§ **PROBLEM DETAILS**
Check each line of the material that follows, and copy those holding the string "dsel".
=== Begin Enclosure ===
This is an optimization exercise on Yosys and OpenROAD, whose aim is small area, not a production implementation.
Function was checked by simulation only, so behaviour that the tests miss may differ from the original.
Power and IR drop assume default switching activity.

## flow/config.mk

```make
export PLATFORM = sky130hd
export DESIGN_NAME = sps30_link
export DESIGN_NICKNAME = sps30_link
export VERILOG_FILES = /design/flow/design.v
export SDC_FILE = /design/flow/constraint.sdc
export NUM_CORES = 4
export LEC_CHECK = 0
export CAP_MARGIN = 20
export CORE_MARGIN = 2
export CORE_UTILIZATION = 40
export PLACE_DENSITY = 0.85
export SLEW_MARGIN = 20
export SYNTH_HIERARCHICAL = 1
```

## flow/constraint.sdc

```tcl
create_clock -name core_clock -period 55.0 [get_ports {clk}]
set_input_delay 11.0000 -clock core_clock [delete_from_list [all_inputs] [get_ports {clk}]]
set_output_delay 11.0000 -clock core_clock [all_outputs]
set_load 0.01 [all_outputs]
```

## flow/flow/run.sh

```bash
#!/bin/bash
# The standard ORFS layout (bash standard.sh), with these changes:
#  * synthesis maps logic with flow/abc_area_map.script (ORFS's speed-script
#    mapping passes with the delay target relaxed, then area-recovery
#    mapping rounds, and without abc's buffering and gate sizing) in place
#    of ORFS's abc_speed.script, and leaves adders to abc (no ADDER_MAP_FILE);
#  * clock tree synthesis uses clkbuf_16 clusters and no dummy loads.
# Registers, floorplan, power grid, tap cells, port buffers, placement and
# routing are the standard flow's. Each tool's output goes to a log file in
# this folder (and ORFS's own per-step logs under orfs/logs).
set -euo pipefail
work="$PWD"
rm -rf "$work/scripts_area"
cp -r "$FLOW_HOME/scripts" "$work/scripts_area"
cp "$work/flow/abc_area_map.script" "$work/scripts_area/abc_speed.script"
bash "$work/standard.sh" \
    "SCRIPTS_DIR=$work/scripts_area" \
    "ADDER_MAP_FILE=" \
    "CTS_ARGS=-sink_clustering_enable -repair_clock_nets -sink_clustering_size 30 -sink_clustering_max_diameter 80 -buf_list sky130_fd_sc_hd__clkbuf_16 -dont_use_dummy_load" \
    finish > "$work/standard_flow.log" 2>&1
```

## flow/standard.sh

```bash
#!/bin/bash
# synth_recipe.tcl (not shown) runs the flow's synth.tcl, then flattens the netlist and writes it again
# the make line also repeats each setting of config.mk as NAME=value (left out here)
make -C /OpenROAD-flow-scripts/flow DESIGN_CONFIG=/design/flow/config.mk WORK_HOME=/design/flow/orfs CLKGATE_MAP_FILE= SYNTH_SCRIPT=/design/flow/synth_recipe.tcl "${@:-finish}"
```

## flow/flow/abc_area_map.script

```
strash
&get -n
&st
&dch
&nf -R 1000
&st
&syn2
&if -g -K 6
&synch2
&nf -R 1000
&st
&syn2
&if -g -K 6
&synch2
&nf -R 1000
&st
&syn2
&if -g -K 6
&synch2
&nf -R 1000
&st
&syn2
&if -g -K 6
&synch2
&nf -R 1000
&st
&syn2
&if -g -K 6
&synch2
&nf -R 1000
&put
&st
&dch -f
&nf -R 1000 -C 32 -F 8
&put
topo
```

## flow/design.v

```verilog
module sps30_link (
    input  wire        clk,
    input  wire        rst,        
    input  wire        op_valid,
    input  wire [11:0] op,
    input  wire [7:0]  raddr,
    output reg  [7:0]  rdata
);
    localparam [2:0] FR_IDLE     = 3'd0,
                     FR_AWAIT    = 3'd1,
                     FR_READING  = 3'd2,
                     FR_COMPLETE = 3'd3,
                     FR_TIMEOUT  = 3'd4,
                     FR_PERR     = 3'd5;
    localparam [2:0] C_NONE      = 3'd0,
                     C_BAD_HDR   = 3'd1,
                     C_BAD_STUFF = 3'd2,
                     C_TOO_SHORT = 3'd3,
                     C_CHK       = 3'd4,
                     C_LEN       = 3'd5,
                     C_OVERFLOW  = 3'd6;
    localparam [2:0] WR_IDLE     = 3'd0,
                     WR_READING  = 3'd1,
                     WR_DONE     = 3'd2,
                     WR_ERR_CRC  = 3'd3,
                     WR_ERR_NONE = 3'd4,
                     WR_ERR_SHORT= 3'd5;
    function [7:0] crc8_mix(input [7:0] c);
        integer k;
        reg [7:0] c1;
        begin
            c1 = c;
            for (k = 0; k < 8; k = k + 1)
                c1 = c1[7] ? ({c1[6:0], 1'b0} ^ 8'h31) : {c1[6:0], 1'b0};
            crc8_mix = c1;
        end
    endfunction
    function is_reserved(input [7:0] b);
        is_reserved = (b == 8'h11) || (b == 8'h13) || (b == 8'h7D) || (b == 8'h7E);
    endfunction
    function is_replacement(input [7:0] b);
        is_replacement = (b == 8'h31) || (b == 8'h33) || (b == 8'h5D) || (b == 8'h5E);
    endfunction
    wire [3:0] opc = op[11:8];
    wire [7:0] arg = op[7:0];
    wire       go  = op_valid && !rst;
    wire op_chk_clr  = go && opc == 4'h1;
    wire op_chk_add  = go && opc == 4'h2;
    wire op_crc_init = go && opc == 4'h3;
    wire op_crc_upd  = go && opc == 4'h4;
    wire op_esc_put  = go && opc == 4'h5;
    wire op_desc_clr = go && opc == 4'h6;
    wire op_desc_put = go && opc == 4'h7;
    wire op_fr_start = go && opc == 4'h8;
    wire op_fr_byte  = go && opc == 4'h9;
    wire op_fr_tick  = go && opc == 4'hA;
    wire op_wr_start = go && opc == 4'hB;
    wire op_wr_byte  = go && opc == 4'hC;
    wire op_wr_end   = go && opc == 4'hD;
    wire op_ill      = go && opc[3:1] == 3'b111;
    reg [7:0]  chk_acc;
    reg [7:0]  crc8_reg;
    reg [7:0]  esc_a;
    reg [1:0]  esc_cnt;
    reg        desc_pend, desc_valid, desc_err;
    reg [7:0]  desc_out;
    reg        ill_op;
    reg [2:0]  fr_state;
    reg [2:0]  fr_cause;
    reg        fr_pend;
    reg [5:0]  fr_count;
    reg [7:0]  fr_timer;
    reg [7:0]  fr_sum;
    reg [7:0]  fr_buf [0:44];
    reg [2:0]  wr_state;
    reg [5:0]  wr_expect;
    reg [1:0]  wr_phase;
    reg [4:0]  wr_pairs;      
    reg        wr_d0z, wr_d1z;   
    reg [7:0]  wr_crc_t;         
    reg [7:0]  wr_buf [0:39];
    wire wr_reading = (wr_state == WR_READING);
    wire [7:0] crc_in  = (opc == 4'h4) ? crc8_reg :
                         (wr_phase == 2'd0) ? 8'hFF : wr_crc_t;
    wire [7:0] crc_out = crc8_mix(crc_in ^ arg);
    always @(posedge clk) begin
        if (rst) begin
            chk_acc    <= 8'h00;
            crc8_reg   <= 8'hFF;
            esc_a      <= 8'h00;
            esc_cnt    <= 2'd0;
            desc_pend  <= 1'b0;
            desc_valid <= 1'b0;
            desc_err   <= 1'b0;
            desc_out   <= 8'h00;
            ill_op     <= 1'b0;
        end else begin
            if (op_chk_clr)  chk_acc  <= 8'h00;
            if (op_chk_add)  chk_acc  <= chk_acc + arg;
            if (op_crc_init) crc8_reg <= 8'hFF;
            if (op_crc_upd)  crc8_reg <= crc_out;
            if (op_esc_put) begin
                esc_a   <= arg;
                esc_cnt <= is_reserved(arg) ? 2'd2 : 2'd1;
            end
            if (op_desc_clr) begin
                desc_pend  <= 1'b0;
                desc_valid <= 1'b0;
                desc_err   <= 1'b0;
                desc_out   <= 8'h00;
            end
            if (op_desc_put && !desc_err) begin
                if (desc_pend) begin
                    desc_pend <= 1'b0;
                    if (is_replacement(arg)) begin
                        desc_out   <= arg ^ 8'h20;
                        desc_valid <= 1'b1;
                    end else begin
                        desc_err   <= 1'b1;
                        desc_valid <= 1'b0;
                    end
                end else if (arg == 8'h7D) begin
                    desc_pend  <= 1'b1;
                    desc_valid <= 1'b0;
                end else begin
                    desc_out   <= arg;
                    desc_valid <= 1'b1;
                end
            end
            if (op_ill || (op_wr_start && !wr_reading && arg > 8'd40))
                ill_op <= 1'b1;
        end
    end
    wire       fr_reading    = (fr_state == FR_READING);
    wire       fr_want       = fr_pend ? is_replacement(arg) : (arg != 8'h7D && arg != 8'h7E);
    wire       fr_full       = (fr_count == 6'd45);
    wire       fr_store_en   = op_fr_byte && fr_reading && fr_want && !fr_full;
    wire [7:0] fr_store_data = fr_pend ? (arg ^ 8'h20) : arg;
    always @(posedge clk) begin
        if (rst) begin
            fr_state <= FR_IDLE;
            fr_cause <= C_NONE;
            fr_pend  <= 1'b0;
            fr_count <= 6'd0;
            fr_timer <= 8'd0;
            fr_sum   <= 8'd0;
        end else if (op_fr_start) begin
            if (fr_state != FR_AWAIT && !fr_reading) begin
                fr_state <= FR_AWAIT;
                fr_cause <= C_NONE;
                fr_pend  <= 1'b0;
                fr_count <= 6'd0;
                fr_timer <= 8'd0;
                fr_sum   <= 8'd0;
            end
        end else if (op_fr_tick) begin
            if (fr_state == FR_AWAIT || fr_reading) begin
                fr_timer <= fr_timer + 8'd1;
                if (fr_timer >= 8'd200)
                    fr_state <= FR_TIMEOUT;
            end
        end else if (op_fr_byte) begin
            if (fr_state == FR_AWAIT) begin
                if (arg == 8'h7E) begin
                    fr_state <= FR_READING;
                end else begin
                    fr_state <= FR_PERR;
                    fr_cause <= C_BAD_HDR;
                end
            end else if (fr_reading) begin
                if (fr_pend) begin
                    fr_pend <= 1'b0;
                    if (!fr_want) begin
                        fr_state <= FR_PERR;
                        fr_cause <= C_BAD_STUFF;
                    end
                end else if (arg == 8'h7D) begin
                    fr_pend <= 1'b1;
                end else if (arg == 8'h7E) begin
                    fr_state <= FR_PERR;
                    if (fr_count < 6'd3)
                        fr_cause <= C_TOO_SHORT;
                    else if (fr_count < 6'd5 || fr_buf[3] != {2'b00, fr_count - 6'd5})
                        fr_cause <= C_LEN;
                    else if (fr_sum != 8'hFF)
                        fr_cause <= C_CHK;
                    else
                        fr_state <= FR_COMPLETE;
                end
                if (fr_want) begin
                    if (fr_full) begin
                        fr_state <= FR_PERR;
                        fr_cause <= C_OVERFLOW;
                    end else begin
                        fr_count <= fr_count + 6'd1;
                        fr_sum   <= fr_sum + fr_store_data;
                    end
                end
            end
        end
    end
    integer fi;
    always @(posedge clk) begin
        for (fi = 0; fi < 45; fi = fi + 1)
            if (fr_store_en && fr_count == fi)
                fr_buf[fi] <= fr_store_data;
    end
    wire       wr_crc_ok  = (arg == wr_crc_t);
    wire [4:0] wr_pairs_1 = wr_pairs + 5'd1;
    wire       wr_append  = op_wr_byte && wr_reading && wr_phase == 2'd2 && wr_crc_ok;
    always @(posedge clk) begin
        if (rst) begin
            wr_state  <= WR_IDLE;
            wr_expect <= 6'd0;
            wr_phase  <= 2'd0;
            wr_pairs  <= 5'd0;
            wr_d0z    <= 1'b1;
            wr_d1z    <= 1'b1;
        end else if (op_wr_start) begin
            if (!wr_reading && arg <= 8'd40) begin
                wr_expect <= arg[5:0];
                wr_phase  <= 2'd0;
                wr_d0z    <= 1'b1;
                wr_d1z    <= 1'b1;
                wr_pairs  <= 5'd0;
                wr_state  <= (arg[5:1] == 5'd0) ? WR_ERR_NONE : WR_READING;
            end
        end else if (op_wr_byte) begin
            if (wr_reading) begin
                case (wr_phase)
                    2'd0: begin
                        wr_d0z   <= 1'b0;
                        wr_phase <= 2'd1;
                    end
                    2'd1: begin
                        wr_d1z   <= 1'b0;
                        wr_phase <= 2'd2;
                    end
                    default: begin
                        wr_phase <= 2'd0;
                        if (wr_crc_ok) begin
                            wr_pairs <= wr_pairs_1;
                            if ({wr_pairs_1, 1'b0} >= wr_expect)
                                wr_state <= WR_DONE;
                            else if (wr_pairs_1 == wr_expect[5:1])
                                wr_state <= WR_ERR_SHORT;
                        end else begin
                            wr_state <= WR_ERR_CRC;
                        end
                    end
                endcase
            end
        end else if (op_wr_end) begin
            if (wr_reading)
                wr_state <= (wr_pairs == 5'd0) ? WR_ERR_NONE : WR_ERR_SHORT;
        end
    end
    wire wr_put = op_wr_byte && wr_reading && !wr_phase[1];
    always @(posedge clk)
        if (wr_put) wr_crc_t <= crc_out;
    integer wi;
    always @(posedge clk) begin
        for (wi = 0; wi < 20; wi = wi + 1)
            if (wr_put && wr_pairs == wi) begin
                if (!wr_phase[0]) wr_buf[2*wi]     <= arg;
                else              wr_buf[2*wi + 1] <= arg;
            end
    end
    wire       wr_dprev = (wr_state != WR_ERR_CRC) &&
                          (raddr[0] ? (wr_phase == 2'd0 && !wr_d0z) : (wr_phase != 2'd2 && !wr_d1z));
    wire [4:0] wr_dptr  = wr_pairs - {4'd0, wr_dprev};
    wire       rd_req  = ~raddr[0];
    wire [4:0] m3_in   = rd_req ? wr_expect[5:1]
                                : (wr_pairs + {4'd0, wr_state == WR_ERR_CRC});
    wire [7:0] m3_out  = {2'b00, m3_in, 1'b0} + {3'b000, m3_in} +
                         {6'd0, rd_req ? 2'd0 : wr_phase};
    wire       fsel = (raddr[7:6] == 2'b01) || (raddr[7:2] == 6'b000101) ||
                      (raddr == 8'h18);
    wire [5:0] fidx = raddr[6] ? raddr[5:0] :
                      raddr[3] ? (fr_count - 6'd1) : {4'd0, raddr[1:0]};
    wire       dsel = (raddr == 8'h25 && !wr_d0z) || (raddr == 8'h26 && !wr_d1z);
    wire       wsel = (raddr[7:6] == 2'b10) || dsel;
    wire [5:0] widx = raddr[7] ? raddr[5:0] : {wr_dptr, ~raddr[0]};
    reg  [7:0] ctl;
    always @(*) begin
        ctl = 8'h00;
        case (raddr)
            8'h00: ctl = chk_acc;
            8'h01: ctl = ~chk_acc;
            8'h02: ctl = crc8_reg;
            8'h03: ctl = crc8_reg;
            8'h04: ctl = (esc_cnt == 2'd2) ? 8'h7D : esc_a;
            8'h05: ctl = (esc_cnt == 2'd2) ? (esc_a ^ 8'h20) : 8'h00;
            8'h06: ctl = {6'd0, esc_cnt};
            8'h07: ctl = {5'd0, desc_err, desc_valid, desc_pend};
            8'h08: ctl = desc_out;
            8'h09: ctl = {7'd0, ill_op};
            8'h10: ctl = {1'b0, fr_cause, fr_pend, fr_state};
            8'h11: ctl = {2'd0, fr_count};
            8'h12: ctl = fr_timer;
            8'h20: ctl = {2'd0, wr_phase, 1'b0, wr_state};
            8'h21: ctl = {2'd0, wr_expect};
            8'h22, 8'h23: ctl = m3_out;
            8'h24: ctl = {2'd0, wr_pairs, 1'b0};
            default: ctl = 8'h00;
        endcase
    end
    reg  [44:0]  fsel_oh;
    reg  [39:0]  wsel_oh;
    reg  [359:0] fr_flat;
    reg  [319:0] wr_flat;
    integer ri;
    always @(*) begin
        for (ri = 0; ri < 45; ri = ri + 1) begin
            fsel_oh[ri] = fsel && fidx == ri;
            fr_flat[8*ri +: 8] = fr_buf[ri];
        end
        for (ri = 0; ri < 40; ri = ri + 1) begin
            wsel_oh[ri] = wsel && widx == ri;
            wr_flat[8*ri +: 8] = wr_buf[ri];
        end
    end
    wire [7:0] buf_rd;
    sps30_link_rdplane #(.N(85)) u_rd (.sel({wsel_oh, fsel_oh}), .data({wr_flat, fr_flat}), .q(buf_rd));
    always @(*) rdata = ctl | buf_rd;
endmodule
module sps30_link_rdplane #(parameter N = 85) (
    input  wire [N-1:0]   sel,
    input  wire [8*N-1:0] data,
    output reg  [7:0]     q
);
    integer i;
    always @(*) begin
        q = 8'h00;
        for (i = 0; i < N; i = i + 1)
            q = q | ({8{sel[i]}} & data[8*i +: 8]);
    end
endmodule
```

==> impl_metrics.csv, run 1 <==
group,metric,value,unit
sta,finalSetupTns,0,ps
floorplanning,num_rows,101,
clock_network,cts_tree,"built",
sta,rsz0062_at_grt,"false",
yosys,synth-seq-cells,773,
clock_network,hold_buffers,0,
min_path,min_to,"esc_a[6]",
sta,min_period,28420,ps
worst_setup_path,cp_max_fo,17,
yosys,syn-num-nets,2215,
placement,dp.final_hpwl,80.4,mm
floorplanning,die_h,282,µm
clock_network,ctsResizeCount,0,
global_route,overflow,0,
worst_setup_path,critPathMaxStageDelay,990,ps
cells_and_area,layout_commonest_cell,"edfxtp_1",
sta,hold_viol_final,0,
pwr,p_per_area,28.6,nW/µm²
yosys,synth_compound_area_share,13.6,%
drt,wire_per_inst,34.0,µm
sta,maxSlewViolCount,0,
placement,gp_congestion,1.05,
drt,viasPerCell,6.70,
yosys,synthCells,2192,
yosys,synth_xor_area_share,1.79,%
global_route,grt_use_total,28.8,%
clock_network,post-cts-setup-buffers,0,
floorplanning,die_area,79300,µm²
worst_setup_path,cp.arrival,17420,ps
yosys,synthSimpleGateAreaFrac,11.1,%
floorplanning,core,76100,µm²
pwr,fin_total_pwr,980,µW
cells_and_area,top_register,"fr_buf",
placement,dp.cells,3375,
drt,drc_errors,0,
sta,whs,452,ps
worst_setup_path,crit_chain,"clkdlybuf4s50_1 -> nor2_1 -> nand2_1 -> nor2_1 -> o21ai_0 -> a21oi_1 -> nor2b_1 -> nand2_1 -> nor2_1 -> a22oi_1 -> nand4_1 -> nor4_1 -> nand3_1 -> a221oi_1 -> o211ai_1 -> a211oi_1 -> o21ai_0 -> clkdlybuf4s50_1",
sta,setup_viol,0,
yosys,ys_seq_area_share,72.5,%
cells_and_area,top_regs,"fr_buf (360), wr_buf (320)",
global_route,grt_pass1_vias,21100,
job,max_cap_violations,0,
worst_setup_path,crit_top_cell,"nor2_1",
yosys,ys_types,57,
global_route,grt_pass1_wl,159,mm
sta,clock_skew,102,ps
floorplanning,fp.dieW,282,µm
yosys,synth_top_flop_cell,"edfxtp_1",
clock_network,clk_pin_slew,30,ps
pwr,cellLeakagePower,0.0103,µW
clock_network,worstSkewPairLatency,640,ps
yosys,synth_top_family_by_area,"compound AO/OA/AOI/OAI gates",
floorplanning,io_pins,31,
yosys,synth-edff-count,688,
worst_setup_path,reg2reg_from,"fr_state[1]",
clock_network,cts_num_sinks,773,
cells_and_area,fill_cells,6721,
worst_setup_path,cp_top_family,"simple AND/OR/NAND/NOR gates",
sta,fmax,35.2,MHz
placement,io_buffers,30,
pwr,ir_drop,0.0000265,V
run_status,outcome,"finished clean",
cells_and_area,final_cell_mix,"edfxtp_1 (688), nor2_1 (276), a22oi_1 (260)",
sta,setup_ws,26580,ps
yosys,synth-adder-area-share,0.357,%
drt,drt-pass1-iter-count,9,
worst_setup_path,crit_slowest_cell,"clkdlybuf4s50_1",
placement,dp_slack,26980,ps
worst_setup_path,worstSetupPathDepth,18,
clock_network,root_buffer,"clkbuf_16",
worst_setup_path,r2r_slack,51190,ps
cells_and_area,finalNonFillerCells,3413,
yosys,muxShareOfSynthArea,0.458,%
cells_and_area,drive_gt1_share,8.27,%
floorplanning,initial_core_util,40.5,%
min_path,hold_class,"register to register",
worst_setup_path,required,44000,ps
worst_setup_path,crit_type,"input pin to primary output",
yosys,ys_warn_count,10,
cells_and_area,layout.nets,2407,
clock_network,cts_buffer_depth,3,
yosys,syn_avg_cell_area,14.1,µm²
clock_network,cts-buffers-inserted,35,
yosys,synthArstFlopShare,0,%
global_route,grt_max_degree,88,
global_route,antenna_found_initial,6,
drt,drtIter0Drc,4688,
cells_and_area,largest_reg_flops,360,
yosys,syn-cell-area,30800,µm²
worst_setup_path,cp_num_buf_inv,2,
sta,tightestPinTransition,1250,ps
drt,totalWireLength,116,mm
drt,via_count,22900,
sta,slew_headroom,16.9,%
worst_setup_path,start_kind,"input pin",
cells_and_area,syn2layout_area_growth,11.3,%
min_path,min_from,"esc_a[6]",
sta,finalCritPeriodShare,51.7,%
clock_network,htree_levels,2,
worst_setup_path,r2r-end,"fr_buf[6][0]",
min_path,holdPathStages,2,
worst_setup_path,ff2ff_path_depth,6,
worst_setup_path,crit_path_end_kind,"primary output",
drt,ant_nets,0,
=== End Enclosure ===
§ **ANSWER TO THIS EXERCISE**
    wire       dsel = (raddr == 8'h25 && !wr_d0z) || (raddr == 8'h26 && !wr_d1z);
    wire       wsel = (raddr[7:6] == 2'b10) || dsel;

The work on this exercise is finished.